Storybooth: Training-Free Multi-Subject Consistency for Improved Visual Storytelling
Authors: Jaskirat Singh, Junshen K Chen, Jonas Kohler, Michael Cohen
ICLR 2025 | Venue PDF | Archive PDF | Plain Text | LLM Run Details
| Reproducibility Variable | Result | LLM Response |
|---|---|---|
| Research Type | Experimental | Through both qualitative and quantitative results we find that the proposed approach surpasses prior state-of-the-art, exhibiting improved consistency across both multiple-characters and fine-grain subject details. ... Experimental analysis reveals (Sec. 5) that the proposed approach allows for improved character consistency and text-to-image alignment while exhibiting 30 faster inference time than optimization-based methods (Ruiz et al., 2022). |
| Researcher Affiliation | Collaboration | Jaskirat Singh1,2 Junshen K. Chen1 Jonas Kohler 1 Michael Cohen1 1Meta Gen AI 2Australian National University |
| Pseudocode | No | The paper describes the method using equations and textual descriptions of layers and processes, but no explicit pseudocode or algorithm blocks are provided. |
| Open Source Code | No | The paper does not contain any explicit statements about releasing source code or provide links to a code repository. |
| Open Datasets | Yes | For consistency, the storyboard prompt dataset from Tewel et al. (2024) is used for evaluating single-subject generation.

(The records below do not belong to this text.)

`config.mk`:
```
export PLATFORM = sky130hd
export DESIGN_NAME = mac_cluster_feeder
export DESIGN_NICKNAME = d
export VERILOG_FILES = /design/src/rtl/mac_cluster_feeder_pkg.sv /design/src/rtl/mac_cfg_shadow.sv /design/src/rtl/mac_cluster_feeder.sv
export SDC_FILE = /design/constraint.sdc
export NUM_CORES = 1
export LEC_CHECK = 0
export CORE_ASPECT_RATIO = 0.6
export CORE_MARGIN = 3
export CORE_UTILIZATION = 30
export CTS_CLUSTER_SIZE = 8
export DETAILED_ROUTE_END_ITERATION = 7
export PLACE_DENSITY_LB_ADDON = 0.05
export SETUP_SLACK_MARGIN = 0.1
export SLEW_MARGIN = 40
export SYNTH_ARGS = -nofsm -noshare
export SYNTH_HDL_FRONTEND = slang
export SYNTH_HIERARCHICAL = 1
export SYNTH_SLANG_ARGS = --single-unit
```
`constraint.sdc`:
```
create_clock -name clk -period 10.1 [get_ports clk]
set_input_delay 1.01 -clock clk [delete_from_list [all_inputs] [get_ports clk]]
set_output_delay 1.01 -clock clk [all_outputs]
set_load 0.02 [all_outputs]
```
`src/rtl/mac_cluster_feeder_pkg.sv`:
```
// Shared types and constants for the MAC cluster feeder: FSM state encoding,
// default cluster widths and a sizing helper.
package mac_cluster_feeder_pkg;

  localparam int unsigned MAC_MIN_WIDTH  = 8;
  localparam int unsigned MAC_ACC_WIDTH  = 32;
  localparam int unsigned MAC_CONF_WIDTH = 4;

  typedef enum logic [1:0] {
    FEED_IDLE  = 2'd0,
    FEED_RUN   = 2'd1,
    FEED_DRAIN = 2'd2,
    FEED_DONE  = 2'd3
  } feed_state_e;

  function automatic int unsigned ceil_div(input int unsigned a, input int unsigned b);
    return (a + b - 1) / b;
  endfunction

endpackage

```
`src/rtl/mac_cfg_shadow.sv`:
```
// Config shadow: collects WORD_W-wide beats LS word first into a shadow register,
// then commits the whole word to the cluster one cycle after the final beat.
module mac_cfg_shadow
  import mac_cluster_feeder_pkg::*;
#(
  parameter int unsigned CFG_W  = 132,
  parameter int unsigned WORD_W = 32
) (
  input  logic              clk,
  input  logic              rst,
  input  logic              beat_valid,
  input  logic [WORD_W-1:0] beat_data,
  output logic [CFG_W-1:0]  cfg,
  output logic              cfg_loaded,
  output logic              cfg_idle
);

  localparam int unsigned CFG_WORDS = ceil_div(CFG_W, WORD_W);
  localparam int unsigned CNT_W     = (CFG_WORDS > 1) ? $clog2(CFG_WORDS) : 1;

  logic [CNT_W-1:0] cnt_q, cnt_d;
  logic [CFG_W-1:0] shadow_q, shadow_d;
  logic [CFG_W-1:0] cfg_q, cfg_d;
  logic             commit_q, commit_d;
  logic             loaded_q, loaded_d;

  // The final word may be narrower than WORD_W; its excess beat bits are dropped.
  for (genvar k = 0; k < CFG_WORDS; k++) begin : g_word
    localparam int unsigned LO = k * WORD_W;
    localparam int unsigned NB = (CFG_W - LO < WORD_W) ? (CFG_W - LO) : WORD_W;
    assign shadow_d[LO +: NB] = (beat_valid && cnt_q == CNT_W'(k)) ? beat_data[NB-1:0]
                                                                   : shadow_q[LO +: NB];
  end

  always_comb begin
    cnt_d    = cnt_q;
    cfg_d    = cfg_q;
    commit_d = 1'b0;
    loaded_d = loaded_q;
    if (commit_q) begin
      cfg_d    = shadow_q;
      loaded_d = 1'b1;
    end
    if (beat_valid) begin
      if (cnt_q == '0) loaded_d = 1'b0;
      if (cnt_q == CNT_W'(CFG_WORDS - 1)) begin
        cnt_d    = '0;
        commit_d = 1'b1;
      end else begin
        cnt_d = cnt_q + 1'b1;
      end
    end
  end

  always_ff @(posedge clk or posedge rst) begin
    if (rst) begin
      cnt_q    <= '0;
      shadow_q <= '0;
      cfg_q    <= '0;
      commit_q <= 1'b0;
      loaded_q <= 1'b0;
    end else begin
      cnt_q    <= cnt_d;
      shadow_q <= shadow_d;
      cfg_q    <= cfg_d;
      commit_q <= commit_d;
      loaded_q <= loaded_d;
    end
  end

  assign cfg        = cfg_q;
  assign cfg_loaded = loaded_q;
  assign cfg_idle   = (cnt_q == '0);

endmodule

```
`src/rtl/mac_cluster_feeder.sv`:
```
// Upstream feeder for the quad MAC cluster: loads the cluster config, streams
// operand beats with one-cycle enables, drains cluster latency and pulses done.
module mac_cluster_feeder
  import mac_cluster_feeder_pkg::*;
#(
  parameter int unsigned MIN_W    = MAC_MIN_WIDTH,
  parameter int unsigned ACC_W    = MAC_ACC_WIDTH,
  parameter int unsigned CONF_W   = MAC_CONF_WIDTH,
  parameter int unsigned WORD_W   = 32,
  parameter int unsigned PIPE_LAT = 2
) (
  input  logic                      clk,
  input  logic                      rst,
  input  logic                      cfg_valid,
  output logic                      cfg_ready,
  input  logic [WORD_W-1:0]         cfg_data,
  input  logic                      op_valid,
  output logic                      op_ready,
  input  logic [8*MIN_W-1:0]        op_data,
  input  logic                      start,
  input  logic [15:0]               op_count,
  output logic [MIN_W-1:0]          A0,
  output logic [MIN_W-1:0]          A1,
  output logic [MIN_W-1:0]          A2,
  output logic [MIN_W-1:0]          A3,
  output logic [MIN_W-1:0]          B0,
  output logic [MIN_W-1:0]          B1,
  output logic [MIN_W-1:0]          B2,
  output logic [MIN_W-1:0]          B3,
  output logic                      en,
  output logic [4*ACC_W+CONF_W-1:0] cfg,
  output logic                      busy,
  output logic                      done,
  output logic                      err
);

  localparam int unsigned CFG_W = 4 * ACC_W + CONF_W;
  localparam int unsigned DRN_W = $clog2(PIPE_LAT) + 1;

  feed_state_e        state_q, state_d;
  logic [15:0]        left_q, left_d;
  logic [DRN_W-1:0]   drain_q, drain_d;
  logic [8*MIN_W-1:0] opnd_q, opnd_d;
  logic               en_q, en_d;
  logic               err_q, err_d;
  logic               cfg_loaded, cfg_idle;

  mac_cfg_shadow #(
    .CFG_W  (CFG_W),
    .WORD_W (WORD_W)
  ) u_cfg_shadow (
    .clk        (clk),
    .rst        (rst),
    .beat_valid (cfg_valid & cfg_ready),
    .beat_data  (cfg_data),
    .cfg        (cfg),
    .cfg_loaded (cfg_loaded),
    .cfg_idle   (cfg_idle)
  );

  always_comb begin
    state_d = state_q;
    left_d  = left_q;
    drain_d = drain_q;
    opnd_d  = opnd_q;
    en_d    = 1'b0;
    err_d   = 1'b0;
    unique case (state_q)
      FEED_IDLE: begin
        if (start) begin
          if (cfg_loaded && cfg_idle) begin
            if (op_count == '0) begin
              state_d = FEED_DONE;
            end else begin
              left_d  = op_count;
              state_d = FEED_RUN;
            end
          end else begin
            err_d = 1'b1;
          end
        end
      end
      FEED_RUN: begin
        if (op_valid) begin
          opnd_d = op_data;
          en_d   = 1'b1;
          left_d = left_q - 16'd1;
          if (left_q == 16'd1) begin
            drain_d = '0;
            state_d = FEED_DRAIN;
          end
        end
      end
      FEED_DRAIN: begin
        if (drain_q == DRN_W'(PIPE_LAT - 1)) state_d = FEED_DONE;
        else                                 drain_d = drain_q + 1'b1;
      end
      FEED_DONE: state_d = FEED_IDLE;
      default:   state_d = FEED_IDLE;
    endcase
  end

  always_ff @(posedge clk or posedge rst) begin
    if (rst) begin
      state_q <= FEED_IDLE;
      left_q  <= '0;
      drain_q <= '0;
      opnd_q  <= '0;
      en_q    <= 1'b0;
      err_q   <= 1'b0;
    end else begin
      state_q <= state_d;
      left_q  <= left_d;
      drain_q <= drain_d;
      opnd_q  <= opnd_d;
      en_q    <= en_d;
      err_q   <= err_d;
    end
  end

  // cfg_ready is masked while rst is held so every output reads 0 in reset.
  assign cfg_ready = (state_q == FEED_IDLE) && !rst;
  assign op_ready  = (state_q == FEED_RUN);
  assign busy      = (state_q == FEED_RUN) || (state_q == FEED_DRAIN);
  assign done      = (state_q == FEED_DONE);
  assign en        = en_q;
  assign err       = err_q;

  assign {B3, A3, B2, A2, B1, A1, B0, A0} = opnd_q;

endmodule

```
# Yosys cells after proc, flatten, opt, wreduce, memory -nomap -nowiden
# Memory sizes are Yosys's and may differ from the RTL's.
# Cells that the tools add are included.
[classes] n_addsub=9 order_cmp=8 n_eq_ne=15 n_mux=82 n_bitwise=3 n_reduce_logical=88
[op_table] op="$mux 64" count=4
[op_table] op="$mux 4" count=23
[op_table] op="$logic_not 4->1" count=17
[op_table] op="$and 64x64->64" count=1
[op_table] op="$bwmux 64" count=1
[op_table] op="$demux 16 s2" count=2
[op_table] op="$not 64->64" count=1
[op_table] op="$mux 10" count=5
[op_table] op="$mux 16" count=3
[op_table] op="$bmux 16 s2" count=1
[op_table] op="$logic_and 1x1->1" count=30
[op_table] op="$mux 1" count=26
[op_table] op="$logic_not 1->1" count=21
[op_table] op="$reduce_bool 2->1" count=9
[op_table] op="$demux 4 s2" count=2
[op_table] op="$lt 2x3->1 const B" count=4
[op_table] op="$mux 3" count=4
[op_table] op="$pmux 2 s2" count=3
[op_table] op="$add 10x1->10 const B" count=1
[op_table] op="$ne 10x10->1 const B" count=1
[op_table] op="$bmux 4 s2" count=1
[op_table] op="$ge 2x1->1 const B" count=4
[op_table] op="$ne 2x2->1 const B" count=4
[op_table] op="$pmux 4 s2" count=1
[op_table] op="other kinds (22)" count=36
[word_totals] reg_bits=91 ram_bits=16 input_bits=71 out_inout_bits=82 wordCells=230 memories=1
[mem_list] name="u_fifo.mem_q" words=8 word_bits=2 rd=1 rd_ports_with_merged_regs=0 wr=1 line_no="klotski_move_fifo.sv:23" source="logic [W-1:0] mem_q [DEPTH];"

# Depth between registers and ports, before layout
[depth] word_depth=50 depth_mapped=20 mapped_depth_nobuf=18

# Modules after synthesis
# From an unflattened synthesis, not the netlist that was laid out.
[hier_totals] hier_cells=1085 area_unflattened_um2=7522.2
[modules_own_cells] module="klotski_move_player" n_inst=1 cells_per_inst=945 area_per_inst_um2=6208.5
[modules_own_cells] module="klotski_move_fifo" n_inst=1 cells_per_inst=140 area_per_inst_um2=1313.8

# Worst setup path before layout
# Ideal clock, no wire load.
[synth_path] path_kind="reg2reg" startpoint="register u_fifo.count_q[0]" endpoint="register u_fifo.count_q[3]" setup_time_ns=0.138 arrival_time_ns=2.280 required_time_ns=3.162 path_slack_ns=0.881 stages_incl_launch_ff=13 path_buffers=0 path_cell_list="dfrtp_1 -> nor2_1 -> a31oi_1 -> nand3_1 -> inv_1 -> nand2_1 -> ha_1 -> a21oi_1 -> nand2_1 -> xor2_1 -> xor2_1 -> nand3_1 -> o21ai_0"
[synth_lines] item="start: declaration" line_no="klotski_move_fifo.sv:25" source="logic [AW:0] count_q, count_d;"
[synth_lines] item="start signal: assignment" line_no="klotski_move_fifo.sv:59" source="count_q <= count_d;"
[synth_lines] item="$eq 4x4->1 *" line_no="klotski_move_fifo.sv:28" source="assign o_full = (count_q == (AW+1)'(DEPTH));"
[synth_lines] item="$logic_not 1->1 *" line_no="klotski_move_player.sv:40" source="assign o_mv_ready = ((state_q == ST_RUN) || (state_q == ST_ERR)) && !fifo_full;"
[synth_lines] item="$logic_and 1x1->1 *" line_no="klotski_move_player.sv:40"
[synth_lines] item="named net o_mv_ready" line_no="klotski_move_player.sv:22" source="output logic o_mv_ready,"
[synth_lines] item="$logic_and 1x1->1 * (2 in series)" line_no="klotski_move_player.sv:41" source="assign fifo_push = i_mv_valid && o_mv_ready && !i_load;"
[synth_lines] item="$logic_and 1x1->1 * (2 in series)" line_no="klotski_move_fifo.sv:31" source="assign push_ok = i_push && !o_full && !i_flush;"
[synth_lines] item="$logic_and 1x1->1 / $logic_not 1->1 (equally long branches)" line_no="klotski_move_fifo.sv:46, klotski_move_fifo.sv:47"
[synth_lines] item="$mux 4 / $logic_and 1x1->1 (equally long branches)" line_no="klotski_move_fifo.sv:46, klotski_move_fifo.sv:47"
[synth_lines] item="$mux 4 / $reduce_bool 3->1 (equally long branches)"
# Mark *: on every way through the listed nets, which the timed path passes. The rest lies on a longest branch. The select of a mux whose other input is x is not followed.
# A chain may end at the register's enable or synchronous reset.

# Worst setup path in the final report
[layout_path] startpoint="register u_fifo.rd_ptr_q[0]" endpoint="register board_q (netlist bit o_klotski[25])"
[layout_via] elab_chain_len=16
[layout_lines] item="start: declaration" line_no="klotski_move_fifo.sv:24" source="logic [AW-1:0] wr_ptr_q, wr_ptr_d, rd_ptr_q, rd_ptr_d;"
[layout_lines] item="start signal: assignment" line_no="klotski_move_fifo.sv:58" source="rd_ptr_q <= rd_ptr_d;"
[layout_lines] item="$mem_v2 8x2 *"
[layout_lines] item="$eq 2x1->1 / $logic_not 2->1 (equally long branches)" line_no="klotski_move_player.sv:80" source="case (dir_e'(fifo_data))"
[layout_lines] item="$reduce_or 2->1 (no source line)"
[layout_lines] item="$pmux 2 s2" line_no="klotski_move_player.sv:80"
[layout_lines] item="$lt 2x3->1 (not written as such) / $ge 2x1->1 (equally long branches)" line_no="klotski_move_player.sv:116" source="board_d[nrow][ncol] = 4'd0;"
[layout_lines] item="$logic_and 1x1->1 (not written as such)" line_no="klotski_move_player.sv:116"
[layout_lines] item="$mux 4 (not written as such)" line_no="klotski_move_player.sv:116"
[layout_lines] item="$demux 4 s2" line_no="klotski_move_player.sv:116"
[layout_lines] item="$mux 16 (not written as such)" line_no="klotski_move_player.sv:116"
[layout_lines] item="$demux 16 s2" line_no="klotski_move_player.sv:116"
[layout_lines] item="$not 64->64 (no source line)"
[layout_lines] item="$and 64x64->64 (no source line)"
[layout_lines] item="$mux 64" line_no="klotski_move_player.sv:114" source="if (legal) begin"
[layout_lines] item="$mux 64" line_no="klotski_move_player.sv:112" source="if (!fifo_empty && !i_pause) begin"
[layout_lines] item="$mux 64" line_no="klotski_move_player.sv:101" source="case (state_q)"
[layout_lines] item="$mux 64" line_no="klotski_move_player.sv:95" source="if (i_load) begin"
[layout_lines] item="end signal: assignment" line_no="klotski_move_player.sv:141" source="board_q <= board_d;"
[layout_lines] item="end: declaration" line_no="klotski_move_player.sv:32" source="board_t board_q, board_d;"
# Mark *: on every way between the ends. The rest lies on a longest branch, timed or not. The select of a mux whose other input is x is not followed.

We also construct an analogous multi-subject dataset (refer appendix) placing two randomly selected subjects in different settings. |
| Dataset Splits | No | The paper mentions using a 'storyboard prompt dataset from Tewel et al. (2024)' and constructing a 'multi-subject dataset' but does not specify any training, validation, or test splits for these datasets. |
| Hardware Specification | Yes | For a fair comparison, all methods are benchmarked on a single Nvidia-H100 GPU, using the same base model as (Zhou et al., 2024) for generation. |
| Software Dependencies | No | The paper mentions various models and methods like 'Textual-inversion', 'DB-Lo RA', 'IP-Adapter', 'BLIP-Diffusion', 'Storygen', 'Consistory', and 'Storydiffusion', but does not provide specific version numbers for software libraries or dependencies used in their implementation. |
| Experiment Setup | Yes | Our key insight here is to introduce an additional dropout term (see Eq. 3) which randomly allows each token to also pay attention to other global level tokens (e.g., for background) with a small dropout-probability ϑd. ... Since early parts of the reverse diffusion process are primarily responsible for positional or layout consolidation, we use the above insight to increase pose-variance by using a negative ϖ = 0.5 during the initial timesteps t [1000, 950]. A positive ϖ = 0.4 is then used for t [950, 600] in order to improve visual consistency. |